- [Activity]: Go through the material line by line and copy each one with the word "view".

- [Entries shown]:
________________________
**src/rtl/mem_arb_pkg.sv**
```systemverilog
// Shared types and constants for the main-memory port arbiter.
//   arb_state_e : transfer sequencer states
//   GRANT_*     : encoding of the grant observability output
//   STREAK_W    : width of the consecutive-D-grant counter
package mem_arb_pkg;

  localparam int unsigned STREAK_W = 4;

  localparam logic [1:0] GRANT_NONE = 2'b00;
  localparam logic [1:0] GRANT_I    = 2'b01;
  localparam logic [1:0] GRANT_D    = 2'b10;

  typedef enum logic [2:0] {
    StIdle,
    StDReq,
    StDWait,
    StIReq,
    StIWait
  } arb_state_e;

endpackage

```
**src/rtl/mem_port_arbiter_if.sv**
```systemverilog
// Bus bundle for the memory port arbiter: I-cache miss port, D-cache miss port,
// main-memory port and the grant observability signal.
//   slave  : arbiter view (takes requests, drives memory strobes and stalls)
//   master : environment view (caches + main memory)
interface mem_port_arbiter_if #(
  parameter int unsigned ADDR_W = 28,
  parameter int unsigned BLK_W  = 128
);
  logic              i_read;
  logic [ADDR_W-1:0] i_address;
  logic [BLK_W-1:0]  i_readdata;
  logic              i_busywait;

  logic              d_read;
  logic              d_write;
  logic [ADDR_W-1:0] d_address;
  logic [BLK_W-1:0]  d_writedata;
  logic [BLK_W-1:0]  d_readdata;
  logic              d_busywait;

  logic              mem_read;
  logic              mem_write;
  logic [ADDR_W-1:0] mem_address;
  logic [BLK_W-1:0]  mem_writedata;
  logic [BLK_W-1:0]  mem_readdata;
  logic              mem_busywait;

  logic [1:0]        grant;

  modport slave (
    input  i_read, i_address, d_read, d_write, d_address, d_writedata,
           mem_readdata, mem_busywait,
    output i_readdata, i_busywait, d_readdata, d_busywait,
           mem_read, mem_write, mem_address, mem_writedata, grant
  );

  modport master (
    output i_read, i_address, d_read, d_write, d_address, d_writedata,
           mem_readdata, mem_busywait,
    input  i_readdata, i_busywait, d_readdata, d_busywait,
           mem_read, mem_write, mem_address, mem_writedata, grant
  );

endinterface

```
**src/rtl/mem_arb_prio.sv**
```systemverilog
// Combinational priority pick for the memory port.
//   i_req_i  : I-side read pending
//   d_req_i  : D-side read or write pending
//   streak_i : consecutive D grants made while I was pending
//   limit_i  : streak value at which I is forced through
//   grant_o  : GRANT_NONE / GRANT_I / GRANT_D
// D normally wins (older instruction); once the streak reaches the limit a
// pending I request takes the port.
module mem_arb_prio
  import mem_arb_pkg::*;
(
  input  logic                i_req_i,
  input  logic                d_req_i,
  input  logic [STREAK_W-1:0] streak_i,
  input  logic [STREAK_W-1:0] limit_i,
  output logic [1:0]          grant_o
);

  always_comb begin
    grant_o = GRANT_NONE;
    if (d_req_i && !(i_req_i && (streak_i == limit_i))) begin
      grant_o = GRANT_D;
    end else if (i_req_i) begin
      grant_o = GRANT_I;
    end
  end

endmodule

```
**src/rtl/mem_port_arbiter.sv**
```systemverilog
// Shares one main-memory block port between the I-cache miss path (read only)
// and the D-cache miss path (read/write).
//   clk : clock, rising edge
//   rst : asynchronous active-low reset
//   bus : slave view of mem_port_arbiter_if (I port, D port, memory port, grant)
// Each transfer runs IDLE -> X_REQ -> X_WAIT (until mem_busywait low) -> IDLE.
// Busywait per side is request & ~done, so a stall starts in the request cycle
// and is released combinationally in the done cycle.
module mem_port_arbiter
  import mem_arb_pkg::*;
#(
  parameter int unsigned ADDR_W       = 28,
  parameter int unsigned BLK_W        = 128,
  parameter int unsigned STARVE_LIMIT = 4
) (
  input logic              clk,
  input logic              rst,
  mem_port_arbiter_if.slave bus
);

  localparam logic [STREAK_W-1:0] Limit = STREAK_W'(STARVE_LIMIT);

  arb_state_e          state_q, state_d;
  logic [1:0]          grant_nxt;
  logic                d_req;
  logic                d_xfer, i_xfer;
  logic                d_done, i_done;

  // Capture registers: memory is driven only from these.
  logic [ADDR_W-1:0]   addr_q, addr_d;
  logic [BLK_W-1:0]    wdata_q, wdata_d;
  logic                write_q, write_d;
  logic [STREAK_W-1:0] streak_q, streak_d;

  assign d_req = bus.d_read | bus.d_write;

  mem_arb_prio u_prio (
    .i_req_i  (bus.i_read),
    .d_req_i  (d_req),
    .streak_i (streak_q),
    .limit_i  (Limit),
    .grant_o  (grant_nxt)
  );

  // State register
  always_ff @(posedge clk or negedge rst) begin
    if (!rst) begin
      state_q <= StIdle;
    end else begin
      state_q <= state_d;
    end
  end

  // Next-state logic
  always_comb begin
    state_d = state_q;
    unique case (state_q)
      StIdle: begin
        if (grant_nxt == GRANT_D) begin
          state_d = StDReq;
        end else if (grant_nxt == GRANT_I) begin
          state_d = StIReq;
        end
      end
      StDReq:  state_d = StDWait;
      StDWait: if (!bus.mem_busywait) state_d = StIdle;
      StIReq:  state_d = StIWait;
      StIWait: if (!bus.mem_busywait) state_d = StIdle;
      default: state_d = StIdle;
    endcase
  end

  // Grant capture and starvation streak, both only updated while arbitrating.
  always_comb begin
    addr_d   = addr_q;
    wdata_d  = wdata_q;
    write_d  = write_q;
    streak_d = streak_q;
    if (state_q == StIdle) begin
      if (grant_nxt == GRANT_D) begin
        addr_d  = bus.d_address;
        wdata_d = bus.d_writedata;
        write_d = bus.d_write;  // write wins on an illegal read+write
      end else if (grant_nxt == GRANT_I) begin
        addr_d  = bus.i_address;
        wdata_d = '0;
        write_d = 1'b0;
      end

      if ((grant_nxt == GRANT_I) || !bus.i_read) begin
        streak_d = '0;
      end else if ((grant_nxt == GRANT_D) && (streak_q != Limit)) begin
        streak_d = streak_q + 1'b1;
      end
    end
  end

  always_ff @(posedge clk or negedge rst) begin
    if (!rst) begin
      addr_q   <= '0;
      wdata_q  <= '0;
      write_q  <= 1'b0;
      streak_q <= '0;
    end else begin
      addr_q   <= addr_d;
      wdata_q  <= wdata_d;
      write_q  <= write_d;
      streak_q <= streak_d;
    end
  end

  // Output decode
  always_comb begin
    d_xfer = (state_q == StDReq) || (state_q == StDWait);
    i_xfer = (state_q == StIReq) || (state_q == StIWait);
    d_done = (state_q == StDWait) && !bus.mem_busywait;
    i_done = (state_q == StIWait) && !bus.mem_busywait;

    bus.mem_read      = (d_xfer || i_xfer) && !write_q;
    bus.mem_write     = (d_xfer || i_xfer) && write_q;
    bus.mem_address   = addr_q;
    bus.mem_writedata = wdata_q;

    if (d_xfer) begin
      bus.grant = GRANT_D;
    end else if (i_xfer) begin
      bus.grant = GRANT_I;
    end else begin
      bus.grant = GRANT_NONE;
    end

    bus.i_busywait = bus.i_read && !i_done;
    bus.d_busywait = d_req && !d_done;
    bus.i_readdata = i_done ? bus.mem_readdata : '0;
    bus.d_readdata = d_done ? bus.mem_readdata : '0;
  end

  d_dir_excl: assert property (@(posedge clk) disable iff (!rst) !(bus.d_read && bus.d_write))
    else $error("d_read and d_write asserted together");

endmodule

```
**src/flat_wrapper.sv**
```systemverilog
// flat-port wrapper written by rule: the top's interface ports become plain ports
module mem_port_arbiter_flat import mem_arb_pkg::*;
#(
  parameter int unsigned ADDR_W       = 28,
  parameter int unsigned BLK_W        = 128,
  parameter int unsigned STARVE_LIMIT = 4
)
  (clk, rst, bus_i_read, bus_i_address, bus_d_read, bus_d_write, bus_d_address, bus_d_writedata, bus_mem_readdata, bus_mem_busywait, bus_i_readdata, bus_i_busywait, bus_d_readdata, bus_d_busywait, bus_mem_read, bus_mem_write, bus_mem_address, bus_mem_writedata, bus_grant);
  mem_port_arbiter_if #(.ADDR_W(ADDR_W), .BLK_W(BLK_W)) bus_i ();
  input logic clk;
  input logic rst;
  input wire logic [$bits(bus_i.i_read)-1:0] bus_i_read;
  input wire logic [$bits(bus_i.i_address)-1:0] bus_i_address;
  input wire logic [$bits(bus_i.d_read)-1:0] bus_d_read;
  input wire logic [$bits(bus_i.d_write)-1:0] bus_d_write;
  input wire logic [$bits(bus_i.d_address)-1:0] bus_d_address;
  input wire logic [$bits(bus_i.d_writedata)-1:0] bus_d_writedata;
  input wire logic [$bits(bus_i.mem_readdata)-1:0] bus_mem_readdata;
  input wire logic [$bits(bus_i.mem_busywait)-1:0] bus_mem_busywait;
  output wire logic [$bits(bus_i.i_readdata)-1:0] bus_i_readdata;
  output wire logic [$bits(bus_i.i_busywait)-1:0] bus_i_busywait;
  output wire logic [$bits(bus_i.d_readdata)-1:0] bus_d_readdata;
  output wire logic [$bits(bus_i.d_busywait)-1:0] bus_d_busywait;
  output wire logic [$bits(bus_i.mem_read)-1:0] bus_mem_read;
  output wire logic [$bits(bus_i.mem_write)-1:0] bus_mem_write;
  output wire logic [$bits(bus_i.mem_address)-1:0] bus_mem_address;
  output wire logic [$bits(bus_i.mem_writedata)-1:0] bus_mem_writedata;
  output wire logic [$bits(bus_i.grant)-1:0] bus_grant;
  assign bus_i.i_read = bus_i_read;
  assign bus_i.i_address = bus_i_address;
  assign bus_i.d_read = bus_d_read;
  assign bus_i.d_write = bus_d_write;
  assign bus_i.d_address = bus_d_address;
  assign bus_i.d_writedata = bus_d_writedata;
  assign bus_i.mem_readdata = bus_mem_readdata;
  assign bus_i.mem_busywait = bus_mem_busywait;
  assign bus_i_readdata = bus_i.i_readdata;
  assign bus_i_busywait = bus_i.i_busywait;
  assign bus_d_readdata = bus_i.d_readdata;
  assign bus_d_busywait = bus_i.d_busywait;
  assign bus_mem_read = bus_i.mem_read;
  assign bus_mem_write = bus_i.mem_write;
  assign bus_mem_address = bus_i.mem_address;
  assign bus_mem_writedata = bus_i.mem_writedata;
  assign bus_grant = bus_i.grant;
  mem_port_arbiter #(.ADDR_W(ADDR_W), .BLK_W(BLK_W), .STARVE_LIMIT(STARVE_LIMIT)) u_core (.clk(clk), .rst(rst), .bus(bus_i));
endmodule
```
[config.mk]
export PLATFORM = sky130hd
export DESIGN_NAME = ram_arbiter_flat
export DESIGN_NICKNAME = d
export VERILOG_FILES = /design/src/rtl/ram_arbiter_if.sv /design/src/rtl/ram_arbiter.sv /design/src/flat_wrapper.sv
export SDC_FILE = /design/constraint.sdc
export NUM_CORES = 1
export LEC_CHECK = 0
export CAP_MARGIN = 5
export CORE_MARGIN = 2
export CORE_UTILIZATION = 42
export CTS_CLUSTER_SIZE = 12
export DETAILED_ROUTE_END_ITERATION = 8
export PLACE_DENSITY_LB_ADDON = 0.1
export RECOVER_POWER = 25
export SLEW_MARGIN = 0
export SYNTH_ARGS = -nofsm -noshare
export SYNTH_HDL_FRONTEND = slang
export SYNTH_SLANG_ARGS = --single-unit
export TNS_END_PERCENT = 10
[constraint.sdc]
create_clock -name clk -period 3.4 [get_ports clk]
set_clock_uncertainty 0.2 [all_clocks]
set_input_delay 0.34 -clock clk [delete_from_list [all_inputs] [get_ports clk]]
set_output_delay 0.34 -clock clk [all_outputs]
set_load 0.02 [all_outputs]
==> config.mk <==
export PLATFORM = sky130hd
export DESIGN_NAME = hd_pair_deser
export DESIGN_NICKNAME = d
export VERILOG_FILES = /design/src/rtl/hd_pkg.sv /design/src/rtl/hd_syndrome.sv /design/src/rtl/hd_pair_deser.sv
export SDC_FILE = /design/constraint.sdc
export NUM_CORES = 1
export LEC_CHECK = 0
export ABC_AREA = 1
export CORE_MARGIN = 4
export CORE_UTILIZATION = 48
export DETAILED_ROUTE_END_ITERATION = 7
export GPL_ROUTABILITY_DRIVEN = 0
export PLACE_DENSITY = 0.74
export SLEW_MARGIN = 0
export SYNTH_ARGS = -nofsm -noshare
export SYNTH_HDL_FRONTEND = slang
export SYNTH_SLANG_ARGS = --single-unit
==> constraint.sdc <==
create_clock -name clk -period 1.34 [get_ports clk]
set_clock_uncertainty 0.1 [all_clocks]
set_input_delay 0.335 -clock clk [delete_from_list [all_inputs] [get_ports clk]]
set_output_delay 0.335 -clock clk [all_outputs]
set_load 0.005 [all_outputs]
==> src/rtl/hd_pkg.sv <==
// Shared definitions for the Hamming(7,4) pair deserializer and decoder:
// frame geometry, FSM state encoding and the syndrome calculation.
package hd_pkg;

   localparam int CW_W       = 7;
   localparam int FRAME_BITS = 2 * CW_W;
   localparam int CNT_W      = 4;

   typedef enum logic [1:0] {
      IDLE,
      SHIFT,
      HOLD
   } state_t;

   // Bits are {s2, s1, s0}. An all-zero result means the word has no detected error.
   function automatic logic [2:0] hd_calc_syndrome(input logic [CW_W-1:0] w);
      return {w[6] ^ w[3] ^ w[2] ^ w[1],
              w[5] ^ w[3] ^ w[2] ^ w[0],
              w[4] ^ w[3] ^ w[1] ^ w[0]};
   endfunction

endpackage

==> src/rtl/hd_syndrome.sv <==
// Combinational syndrome of one 7-bit Hamming code word.
module hd_syndrome
   import hd_pkg::*;
(
   input  logic [CW_W-1:0] word,
   output logic [2:0]      syn
);

   assign syn = hd_calc_syndrome(word);

endmodule

==> src/rtl/hd_pair_deser.sv <==
// Collects 14 serial bits into two 7-bit code words, offered downstream with
// valid/ready. Stalled partial frames are dropped. HD_SYNDROME_EN adds the syn1/syn2 outputs.
module hd_pair_deser
   import hd_pkg::*;
#(
   parameter int GAP_MAX = 8,
   parameter int GAP_W   = 4
) (
   input  logic            clk,
   input  logic            rst,
   input  logic            in_valid,
   input  logic            in_bit,
   output logic            in_ready,
   output logic [CW_W-1:0] code_word1,
   output logic [CW_W-1:0] code_word2,
   output logic            out_valid,
   input  logic            out_ready,
`ifdef HD_SYNDROME_EN
   output logic [2:0]      syn1,
   output logic [2:0]      syn2,
`endif
   output logic            frame_err
);

   localparam logic [CNT_W-1:0] LAST_BIT = CNT_W'(FRAME_BITS - 1);
   localparam logic [GAP_W-1:0] GAP_LIM  = GAP_W'(GAP_MAX);

   state_t                  state;
   state_t                  state_nxt;
   logic [CNT_W-1:0]        cnt;
   logic [GAP_W-1:0]        gap;
   logic [GAP_W-1:0]        gap_inc;
   logic [FRAME_BITS-2:0]   shreg;
   logic [FRAME_BITS-1:0]   frame_nxt;
   logic                    accept;
   logic                    done;
   logic                    abort;

   assign in_ready  = !rst && (state != HOLD);
   assign out_valid = (state == HOLD);
   assign accept    = in_valid && in_ready;
   assign gap_inc   = gap + 1'b1;
   // The first bit received lands in frame_nxt[13], i.e. code_word1[6].
   assign frame_nxt = {shreg, in_bit};

   always_ff @(posedge clk) begin
      if (rst) state <= IDLE;
      else     state <= state_nxt;
   end

   // NOTE: every output of this block gets a default first so no path leaves it unassigned (no latches).
   always_comb begin
      state_nxt = state;
      done      = 1'b0;
      abort     = 1'b0;
      unique case (state)
         IDLE: begin
            if (accept) state_nxt = SHIFT;
         end
         SHIFT: begin
            if (accept) begin
               if (cnt == LAST_BIT) begin
                  done      = 1'b1;
                  state_nxt = HOLD;
               end
            end else if ((GAP_MAX != 0) && (gap_inc == GAP_LIM)) begin
               abort     = 1'b1;
               state_nxt = IDLE;
            end
         end
         HOLD: begin
            if (out_ready) state_nxt = IDLE;
         end
         default: state_nxt = IDLE;
      endcase
   end

   // NOTE: state registers use non-blocking assignments so all flops update together at the edge.
   always_ff @(posedge clk) begin
      if (rst) begin
         cnt        <= '0;
         gap        <= '0;
         shreg      <= '0;
         code_word1 <= '0;
         code_word2 <= '0;
         frame_err  <= 1'b0;
      end else begin
         frame_err <= abort;
         if (accept) begin
            shreg <= frame_nxt[FRAME_BITS-2:0];
            gap   <= '0;
            cnt   <= done ? '0 : cnt + 1'b1;
         end else if (abort) begin
            cnt <= '0;
            gap <= '0;
         end else if (state == SHIFT) begin
            gap <= gap_inc;
         end
         if (done) begin
            code_word1 <= frame_nxt[FRAME_BITS-1:CW_W];
            code_word2 <= frame_nxt[CW_W-1:0];
         end
      end
   end

`ifdef HD_SYNDROME_EN
   logic [2:0] syn1_nxt;
   logic [2:0] syn2_nxt;

   hd_syndrome u_syn1 (
      .word (frame_nxt[FRAME_BITS-1:CW_W]),
      .syn  (syn1_nxt)
   );

   hd_syndrome u_syn2 (
      .word (frame_nxt[CW_W-1:0]),
      .syn  (syn2_nxt)
   );

   // Loaded alongside the code words so the syndromes always describe the held frame.
   always_ff @(posedge clk) begin
      if (rst) begin
         syn1 <= '0;
         syn2 <= '0;
      end else if (done) begin
         syn1 <= syn1_nxt;
         syn2 <= syn2_nxt;
      end
   end
`endif

endmodule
________________________
- [Response below]:
//   slave  : arbiter view (takes requests, drives memory strobes and stalls)
//   master : environment view (caches + main memory)
//   bus : slave view of mem_port_arbiter_if (I port, D port, memory port, grant)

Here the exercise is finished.